The amphitheater where Charcot’s lessons were given no longer survives, but his library was donated to the hospital after his death. The books sit awkwardly in a tiny museum within a mid-century structure, where I felt a bit more at ease, alone, among the grass-and-resin scent of the old books—the lignin of old wood-based papers that is so closely related to vanillin. I didn’t know what to ask for. Where might I find a mark, a sense, anything, of Augustine’s living, breathing body? The Salpêtrière has been used unceasingly as a hospital; the ghosts haven’t ever rested.

I felt too fragmented to speak French anymore. I lacked the perspective to decide which way to go. When I walked away from the hospital, not toward anything in particular, it appeared that its landscape was moving, too.

That night, I didn’t want to stay in the hotel room alone, with all the stupid high-flash monochrome party photos of Dash Snow and Chloë Sevigny. I went downstairs to read Romanian philosopher Emil Cioran at the bar, with all the divorcées. I liked their clouds of ridiculous tuberose perfume and heavy Anna Karina kohl. The men hadn’t bothered to dress with as much care, or maybe they had. What I was really doing was waiting for a man to come ask if I minded company and to invite me out for the night, which they always did—I liked this about Paris, the ease of the gendered expectations, not having to try. The serenity of drinking toward an approximation of a desire to spend an evening together.

Soon enough, a man with a drink in both hands introduced himself, said he couldn’t help but notice that my Negroni was running low, and offered me one from his haul. When he asked what I did—even in Paris, one can’t seem to escape the question—I told him I was a dental hygienist. It is the only response I have found that does not invite any follow-up questions; it is the kind of lie I tell all the time. He and I decided to leave the hotel bar to have dinner at a place he knew. As I reached for my wallet—my first mistake—he winced. Then I excused myself to go to the washroom to “powder my nose,” an absurd, antiquated thing to say—my second mistake—where I instead crushed up a painkiller from my little pillbox so I would be able to endure the walk and the flavors of dinner.

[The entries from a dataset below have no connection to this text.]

--- src/hdl/i2cbs_pkg.sv ---
// Package for the I2C master bit sequencer.
// Holds the command and step transaction types, request codes and shared structs.
// No dependencies.
package i2cbs_pkg;

	localparam int BITS_PER_BYTE = 8;
	localparam int BIT_IDX_W = $clog2(BITS_PER_BYTE);
	localparam int GROUP_W = $clog2(BITS_PER_BYTE + 1);
	localparam int PEND_W = 4;

	localparam logic [2:0] REQ_START = 3'd0;
	localparam logic [2:0] REQ_RSTART = 3'd1;
	localparam logic [2:0] REQ_STOP = 3'd2;
	localparam logic [2:0] REQ_WRITE = 3'd3;
	localparam logic [2:0] REQ_READ = 3'd4;
	localparam logic [2:0] REQ_SAMPLE = 3'd5;

	typedef struct packed {
		logic [2:0] req_type;
		logic [7:0] data_byte;
		logic send_ack;
		logic sda_level;
	} cmd_t;

	typedef struct packed {
		logic scl_level;
		logic sda_pull_low;
		logic sample_request;
		logic step_last;
		logic rx_valid;
		logic [7:0] rx_byte;
		logic ack_seen;
	} step_t;

	typedef struct packed {
		logic [PEND_W-1:0] pending;
		logic expect_data;
		logic [7:0] shift;
	} rx_state_t;

	typedef struct packed {
		logic emit;
		logic last;
		logic group_end;
	} step_ctl_t;

endpackage

--- src/hdl/i2cbs_step_gen.sv ---
// Step decoder for the I2C master bit sequencer.
// Maps the held command, its bit group and phase, and the receive state to one step.
// Depends on i2cbs_pkg.
module i2cbs_step_gen (
	input  i2cbs_pkg::cmd_t                    cmd,
	input  logic [i2cbs_pkg::GROUP_W-1:0]      group,
	input  logic [1:0]                         phase,
	input  i2cbs_pkg::rx_state_t               rx,
	output i2cbs_pkg::step_t                   res,
	output i2cbs_pkg::step_ctl_t               ctl
);

	logic group_done;
	logic tx_group;
	logic rx_group;
	logic tx_low;
	logic [i2cbs_pkg::BIT_IDX_W-1:0] bit_idx;

	assign group_done = (group == i2cbs_pkg::GROUP_W'(i2cbs_pkg::BITS_PER_BYTE));
	assign bit_idx = i2cbs_pkg::BIT_IDX_W'(i2cbs_pkg::BITS_PER_BYTE - 1)
		- group[i2cbs_pkg::BIT_IDX_W-1:0];

	always_comb begin
		res = '0;
		ctl.emit = 1'b1;
		ctl.last = 1'b0;
		ctl.group_end = 1'b0;
		tx_group = 1'b0;
		rx_group = 1'b0;
		tx_low = 1'b0;
		case (cmd.req_type)
			i2cbs_pkg::REQ_START: begin
				res.scl_level = (phase != 2'd2);
				res.sda_pull_low = (phase != 2'd0);
				ctl.last = (phase == 2'd2);
			end
			i2cbs_pkg::REQ_RSTART: begin
				res.scl_level = (phase == 2'd1) || (phase == 2'd2);
				res.sda_pull_low = phase[1];
				ctl.last = (phase == 2'd3);
			end
			i2cbs_pkg::REQ_STOP: begin
				res.scl_level = (phase != 2'd0);
				res.sda_pull_low = (phase != 2'd2);
				ctl.last = (phase == 2'd2);
			end
			i2cbs_pkg::REQ_WRITE: begin
				if (!group_done) begin
					tx_group = 1'b1;
					tx_low = ~cmd.data_byte[bit_idx];
				end else begin
					rx_group = 1'b1;
				end
			end
			i2cbs_pkg::REQ_READ: begin
				if (!group_done) begin
					rx_group = 1'b1;
				end else begin
					tx_group = 1'b1;
					tx_low = cmd.send_ack;
				end
			end
			i2cbs_pkg::REQ_SAMPLE: begin
				ctl.last = 1'b1;
				ctl.emit = (rx.pending != '0)
					&& (!rx.expect_data || (rx.pending == i2cbs_pkg::PEND_W'(1)));
				res.rx_valid = 1'b1;
				if (rx.expect_data) begin
					res.rx_byte = {rx.shift[6:0], cmd.sda_level};
				end else begin
					res.ack_seen = ~cmd.sda_level;
				end
			end
			default: begin
				ctl.emit = 1'b0;
				ctl.last = 1'b1;
			end
		endcase

		if (tx_group) begin
			res.scl_level = (phase == 2'd1);
			res.sda_pull_low = tx_low;
			ctl.group_end = (phase == 2'd2);
		end
		if (rx_group) begin
			res.scl_level = (phase == 2'd1) || (phase == 2'd2);
			res.sample_request = (phase == 2'd2);
			ctl.group_end = (phase == 2'd3);
		end
		if (tx_group || rx_group) begin
			ctl.last = group_done && ctl.group_end;
		end
		res.step_last = ctl.last && (cmd.req_type != i2cbs_pkg::REQ_SAMPLE);
	end

endmodule

--- src/hdl/i2cbs_rx_state.sv ---
// Receive collector state for the I2C master bit sequencer.
// Tracks pending samples, byte or ACK mode and the shift register, updated as commands retire.
// Depends on i2cbs_pkg.
module i2cbs_rx_state (
	input  logic                 clk,
	input  logic                 arst_n,
	input  logic                 retire,
	input  i2cbs_pkg::cmd_t      cmd,
	output i2cbs_pkg::rx_state_t rx
);

	i2cbs_pkg::rx_state_t rx_q;

	assign rx = rx_q;

	always_ff @(posedge clk or negedge arst_n) begin
		if (!arst_n) begin
			rx_q <= '0;
		end else if (retire) begin
			case (cmd.req_type)
				i2cbs_pkg::REQ_WRITE: begin
					rx_q.pending <= i2cbs_pkg::PEND_W'(1);
					rx_q.expect_data <= 1'b0;
					rx_q.shift <= '0;
				end
				i2cbs_pkg::REQ_READ: begin
					rx_q.pending <= i2cbs_pkg::PEND_W'(i2cbs_pkg::BITS_PER_BYTE);
					rx_q.expect_data <= 1'b1;
					rx_q.shift <= '0;
				end
				i2cbs_pkg::REQ_SAMPLE: begin
					if (rx_q.pending != '0) begin
						if (rx_q.expect_data) begin
							rx_q.shift <= {rx_q.shift[6:0], cmd.sda_level};
							rx_q.pending <= rx_q.pending - i2cbs_pkg::PEND_W'(1);
						end else begin
							rx_q.pending <= '0;
						end
					end
				end
				default: begin
				end
			endcase
		end
	end

endmodule
File: src/rtl/cga_pkg.sv
// Shared types, constants and helper functions of the compact genetic search engine.
package cga_pkg;

  localparam int MAX_GENES = 32;
  localparam int PROB_BITS = 16;
  localparam int PW        = PROB_BITS + 1;
  localparam int CAND_BITS = 32;
  localparam int LFSR_W    = 16;
  localparam int GENES_W   = 6;
  localparam int CFG_W     = 16;
  localparam int COST_W    = 32;
  localparam int ITER_W    = 16;

  typedef logic [PW-1:0]      prob_t;
  typedef logic [LFSR_W-1:0]  lfsr_t;
  typedef logic [GENES_W-1:0] lane_t;

  localparam prob_t PROB_ONE  = prob_t'(1) << PROB_BITS;
  localparam prob_t PROB_HALF = prob_t'(1) << (PROB_BITS - 1);
  localparam lfsr_t LFSR_MASK = 16'hB400;

  // Operation codes.
  localparam logic OP_RESTART  = 1'b0;
  localparam logic OP_EVALUATE = 1'b1;

  // Configuration register indexes.
  localparam logic [1:0] REG_STEP  = 2'd0;
  localparam logic [1:0] REG_LIMIT = 2'd1;
  localparam logic [1:0] REG_GENES = 2'd2;
  localparam logic [1:0] REG_SEED  = 2'd3;

  // Configuration reset values.
  localparam logic [CFG_W-1:0]   RESET_STEP  = 16'd655;
  localparam logic [ITER_W-1:0]  RESET_LIMIT = 16'd1000;
  localparam logic [GENES_W-1:0] RESET_GENES = 6'd32;
  localparam lfsr_t              RESET_SEED  = 16'd44257;

  typedef enum logic [1:0] {
    ST_PAIR      = 2'd0,
    ST_CONVERGED = 2'd1,
    ST_LIMIT     = 2'd2,
    ST_IGNORED   = 2'd3
  } cga_status_t;

  typedef struct packed {
    logic               operation;
    logic signed [31:0] cost_first;
    logic signed [31:0] cost_second;
  } cga_in_t;

  typedef struct packed {
    logic [31:0] candidate_a;
    logic [31:0] candidate_b;
    cga_status_t status;
    logic [15:0] iterations;
  } cga_out_t;

  // Control broadcast from the sequencer to every cell of the row.
  typedef struct packed {
    logic  load;    // restart: reload generators, probabilities to one half
    logic  update;  // tournament: move probabilities toward the winner
    prob_t delta;   // step in probability scale
    lfsr_t seed;
  } cga_ctrl_t;

  // Scales a 16-bit fraction to the probability scale.
  function automatic prob_t prob_scale(input lfsr_t x);
    logic [LFSR_W+PROB_BITS-1:0] wide;
    begin
      wide = {x, {PROB_BITS{1'b0}}};
      return prob_t'(wide[LFSR_W+PROB_BITS-1:LFSR_W]);
    end
  endfunction

  // One step of the Galois LFSR with taps 16, 14, 13 and 11.
  function automatic lfsr_t lfsr_advance(input lfsr_t s);
    begin
      return s[0] ? ((s >> 1) ^ LFSR_MASK) : (s >> 1);
    end
  endfunction

endpackage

In Saint-Germain-en-Laye, the hôtels particuliers have housed the same aristocratic families for generations. I decided against making a joke about class struggle. They’re too pristine, I said, and explained that, having grown up in Southern California, I always suspected that such picturesque scenes might actually be soundstages. He laughed. When I asked for a cab back to the hotel after dinner, he placed his hand on my shoulder, heavily, to let me know he believed I was making a mistake. My third mistake.

Is it my age? he asked, dejected. He must have been about seventy. Many former ballerinas and former models I knew back in LA made a living dating men like him.

No, no, I assured him. I’m just very focused on my novel. These long days working don’t leave me much time to work on it. I closed my eyes when I said the second part, as if, like a prayer, it might feel truer.

My novel! The line has stuck with me since. I use it often. While its authenticity as a romantic rejection might be questioned, it’s more serviceable, more friendly than the actuality—I don’t want anyone near how sick I am. Even now, after my illness has long had a name and, thus, has been called into medically-believed existence, when I speak of it, or hear someone speak in response, I never tell the whole story. On the rare occasions that I’ve tried, I’ve shuffled my feet, fidgeted with my watch, blushed, as though shame were attached to using words. Is it possible to be in pain without transmitting it to others? My sickness has given me the kind of ego that allows me to make someone feel unwanted and then to resent them for walking away.